## Listed entries
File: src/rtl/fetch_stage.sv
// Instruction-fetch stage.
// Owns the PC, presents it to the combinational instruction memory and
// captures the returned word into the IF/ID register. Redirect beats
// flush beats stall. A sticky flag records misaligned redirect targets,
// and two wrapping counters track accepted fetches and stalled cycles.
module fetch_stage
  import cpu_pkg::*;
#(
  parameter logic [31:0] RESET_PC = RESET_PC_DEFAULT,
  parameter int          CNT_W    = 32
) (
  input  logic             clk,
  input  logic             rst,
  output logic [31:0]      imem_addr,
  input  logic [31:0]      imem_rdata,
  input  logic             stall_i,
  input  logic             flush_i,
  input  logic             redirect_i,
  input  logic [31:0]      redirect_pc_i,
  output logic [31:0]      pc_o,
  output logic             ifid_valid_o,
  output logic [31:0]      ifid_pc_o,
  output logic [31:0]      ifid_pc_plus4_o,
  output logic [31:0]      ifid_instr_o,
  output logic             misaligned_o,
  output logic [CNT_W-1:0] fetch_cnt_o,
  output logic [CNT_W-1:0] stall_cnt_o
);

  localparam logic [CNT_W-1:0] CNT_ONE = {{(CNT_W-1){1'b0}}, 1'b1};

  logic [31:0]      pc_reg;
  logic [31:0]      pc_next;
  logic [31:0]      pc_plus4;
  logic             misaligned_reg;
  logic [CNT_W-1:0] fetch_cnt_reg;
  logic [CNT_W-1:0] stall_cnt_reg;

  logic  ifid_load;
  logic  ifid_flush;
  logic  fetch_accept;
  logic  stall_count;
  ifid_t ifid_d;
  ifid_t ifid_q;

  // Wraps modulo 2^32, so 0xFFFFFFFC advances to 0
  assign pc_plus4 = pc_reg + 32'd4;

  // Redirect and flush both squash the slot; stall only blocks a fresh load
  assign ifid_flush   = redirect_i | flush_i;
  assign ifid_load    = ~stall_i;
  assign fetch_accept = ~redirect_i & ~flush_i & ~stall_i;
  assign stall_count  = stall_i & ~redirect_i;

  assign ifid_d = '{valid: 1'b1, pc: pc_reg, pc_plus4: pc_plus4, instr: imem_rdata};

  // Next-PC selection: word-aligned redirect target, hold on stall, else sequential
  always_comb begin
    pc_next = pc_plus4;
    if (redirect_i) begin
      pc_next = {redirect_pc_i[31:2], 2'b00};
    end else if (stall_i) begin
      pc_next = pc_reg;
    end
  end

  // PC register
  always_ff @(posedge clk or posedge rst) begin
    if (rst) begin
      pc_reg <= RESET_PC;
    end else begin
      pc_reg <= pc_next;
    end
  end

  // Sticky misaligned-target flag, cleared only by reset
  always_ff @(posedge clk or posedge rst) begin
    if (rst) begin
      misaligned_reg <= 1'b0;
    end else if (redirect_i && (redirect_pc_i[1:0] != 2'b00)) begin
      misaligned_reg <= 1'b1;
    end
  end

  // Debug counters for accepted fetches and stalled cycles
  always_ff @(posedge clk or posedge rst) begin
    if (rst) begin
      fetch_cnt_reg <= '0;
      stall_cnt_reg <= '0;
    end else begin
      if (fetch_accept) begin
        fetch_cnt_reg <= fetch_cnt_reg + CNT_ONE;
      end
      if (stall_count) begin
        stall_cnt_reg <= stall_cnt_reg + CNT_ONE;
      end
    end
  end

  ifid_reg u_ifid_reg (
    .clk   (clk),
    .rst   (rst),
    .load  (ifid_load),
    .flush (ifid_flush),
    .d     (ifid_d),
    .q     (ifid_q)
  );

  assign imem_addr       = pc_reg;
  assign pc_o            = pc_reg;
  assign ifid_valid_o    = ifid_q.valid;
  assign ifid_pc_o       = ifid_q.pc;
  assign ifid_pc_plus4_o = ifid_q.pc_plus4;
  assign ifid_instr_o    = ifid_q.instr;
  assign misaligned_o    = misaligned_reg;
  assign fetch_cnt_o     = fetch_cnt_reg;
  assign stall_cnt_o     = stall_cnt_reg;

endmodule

## What you need to do
In the entries above, which lines hold the word "input"? Copy them out.

## Your solution
  input  logic             clk,
  input  logic             rst,
  input  logic [31:0]      imem_rdata,
  input  logic             stall_i,
  input  logic             flush_i,
  input  logic             redirect_i,
  input  logic [31:0]      redirect_pc_i,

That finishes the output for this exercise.